= Data to process =
----------------------------------------

===== src/rtl/rx_sample_arbiter.sv =====
// rtl/rx_sample_arbiter.sv - round-robin merge of per-receiver I/Q samples into one valid/ready stream
//
// Each receiver strobe is captured into a holding register. A round-robin grant then
// serializes the held samples into a single output word tagged with the receiver index
// and a last-of-set marker.
// Optional feature macro: RX_ARB_OVERRUN_EN enables the sticky per-receiver overrun flags;
// when undefined, overrun is tied low and clear_overrun is ignored.

module rx_sample_arbiter #(
  parameter int NRX = 4
) (
  input  logic              clock,
  input  logic              rst_n,
  input  logic [NRX-1:0]    rx_strobe,
  input  logic [24*NRX-1:0] rx_data_I,
  input  logic [24*NRX-1:0] rx_data_Q,
  input  logic [NRX-1:0]    enable_mask,
  output logic              out_valid,
  input  logic              out_ready,
  output logic [2:0]        out_rx,
  output logic [23:0]       out_I,
  output logic [23:0]       out_Q,
  output logic              out_last,
  output logic [NRX-1:0]    overrun,
  input  logic              clear_overrun
);

  typedef enum logic {
    ST_EMPTY = 1'b0,
    ST_FULL  = 1'b1
  } state_t;

  state_t         r_state;
  state_t         w_state_nxt;

  logic [23:0]    r_hold_i [NRX];
  logic [23:0]    r_hold_q [NRX];
  logic [NRX-1:0] r_pend;
  logic [2:0]     r_ptr;

  logic [2:0]     r_out_rx;
  logic [23:0]    r_out_i;
  logic [23:0]    r_out_q;
  logic           r_out_last;

  logic [NRX-1:0] w_req;
  logic [NRX-1:0] w_gnt_onehot;
  logic [3:0]     w_cand;
  logic           w_gnt_any;
  logic [2:0]     w_gnt_idx;
  logic           w_do_grant;
  logic [2:0]     w_ptr_nxt;
  logic [2:0]     w_last_idx;
  logic [23:0]    w_sel_i;
  logic [23:0]    w_sel_q;

  // A receiver whose enable bit has dropped is never eligible, even in the
  // single cycle before its pend bit is cleared.
  assign w_req = r_pend & enable_mask;

  // Round-robin search: first requesting receiver at or after r_ptr, modulo NRX.
  always_comb begin
    w_gnt_any = 1'b0;
    w_gnt_idx = 3'd0;
    w_cand    = 4'd0;
    for (int i = 0; i < NRX; i++) begin
      w_cand = {1'b0, r_ptr} + 4'(i);
      if (w_cand >= 4'(NRX)) begin
        w_cand = w_cand - 4'(NRX);
      end
      for (int k = 0; k < NRX; k++) begin
        if (!w_gnt_any && (w_cand == 4'(k)) && w_req[k]) begin
          w_gnt_any = 1'b1;
          w_gnt_idx = 3'(k);
        end
      end
    end
  end

  // Highest-index enabled receiver marks the end of a round (always 0 when NRX=1).
  always_comb begin
    w_last_idx = 3'd0;
    for (int k = 0; k < NRX; k++) begin
      if (enable_mask[k]) begin
        w_last_idx = 3'(k);
      end
    end
  end

  // Select the held sample of the granted receiver and decode the grant one-hot.
  always_comb begin
    w_sel_i      = 24'd0;
    w_sel_q      = 24'd0;
    w_gnt_onehot = '0;
    for (int k = 0; k < NRX; k++) begin
      if (w_gnt_idx == 3'(k)) begin
        w_sel_i         = r_hold_i[k];
        w_sel_q         = r_hold_q[k];
        w_gnt_onehot[k] = w_do_grant;
      end
    end
  end

  // Pointer moves to the receiver after the one granted, wrapping at NRX.
  assign w_ptr_nxt = (w_gnt_idx == 3'(NRX - 1)) ? 3'd0 : (w_gnt_idx + 3'd1);

  // Next-state and grant decision: refill the output slot whenever it is empty
  // or being accepted this cycle.
  always_comb begin
    w_state_nxt = r_state;
    w_do_grant  = 1'b0;
    case (r_state)
      ST_EMPTY: begin
        if (w_gnt_any) begin
          w_do_grant  = 1'b1;
          w_state_nxt = ST_FULL;
        end
      end
      ST_FULL: begin
        if (out_ready) begin
          if (w_gnt_any) begin
            w_do_grant = 1'b1;
          end else begin
            w_state_nxt = ST_EMPTY;
          end
        end
      end
    endcase
  end

  // State register.
  always_ff @(posedge clock or negedge rst_n) begin
    if (!rst_n) begin
      r_state <= ST_EMPTY;
    end else begin
      r_state <= w_state_nxt;
    end
  end

  // Per-receiver capture and pend tracking; a same-cycle strobe wins over the
  // grant clear so the freshly captured sample stays pending.
  always_ff @(posedge clock or negedge rst_n) begin
    if (!rst_n) begin
      r_pend <= '0;
      for (int k = 0; k < NRX; k++) begin
        r_hold_i[k] <= 24'd0;
        r_hold_q[k] <= 24'd0;
      end
    end else begin
      for (int k = 0; k < NRX; k++) begin
        if (!enable_mask[k]) begin
          r_pend[k] <= 1'b0;
        end else if (rx_strobe[k]) begin
          r_pend[k]   <= 1'b1;
          r_hold_i[k] <= rx_data_I[24*k +: 24];
          r_hold_q[k] <= rx_data_Q[24*k +: 24];
        end else if (w_gnt_onehot[k]) begin
          r_pend[k] <= 1'b0;
        end
      end
    end
  end

  // Output word and round-robin pointer load on every grant; held otherwise.
  always_ff @(posedge clock or negedge rst_n) begin
    if (!rst_n) begin
      r_out_rx   <= 3'd0;
      r_out_i    <= 24'd0;
      r_out_q    <= 24'd0;
      r_out_last <= 1'b0;
      r_ptr      <= 3'd0;
    end else if (w_do_grant) begin
      r_out_rx   <= w_gnt_idx;
      r_out_i    <= w_sel_i;
      r_out_q    <= w_sel_q;
      r_out_last <= (w_gnt_idx == w_last_idx);
      r_ptr      <= w_ptr_nxt;
    end
  end

  assign out_valid = (r_state == ST_FULL);
  assign out_rx    = r_out_rx;
  assign out_I     = r_out_i;
  assign out_Q     = r_out_q;
  assign out_last  = r_out_last;

`ifdef RX_ARB_OVERRUN_EN
  logic [NRX-1:0] r_overrun;
  logic [NRX-1:0] w_ovr_set;

  // Overrun only when a pending sample is overwritten without being taken.
  assign w_ovr_set = rx_strobe & enable_mask & r_pend & ~w_gnt_onehot;

  // Sticky overrun flags; clear beats a same-cycle set.
  always_ff @(posedge clock or negedge rst_n) begin
    if (!rst_n) begin
      r_overrun <= '0;
    end else if (clear_overrun) begin
      r_overrun <= '0;
    end else begin
      r_overrun <= r_overrun | w_ovr_set;
    end
  end

  assign overrun = r_overrun;
`else
  logic w_unused_clear;

  assign w_unused_clear = clear_overrun;
  assign overrun        = '0;
`endif

endmodule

----------------------------------------

Look through the listing, and copy each line in which the string "being" turns up.

= Result of the task =
  // or being accepted this cycle.
  // Overrun only when a pending sample is overwritten without being taken.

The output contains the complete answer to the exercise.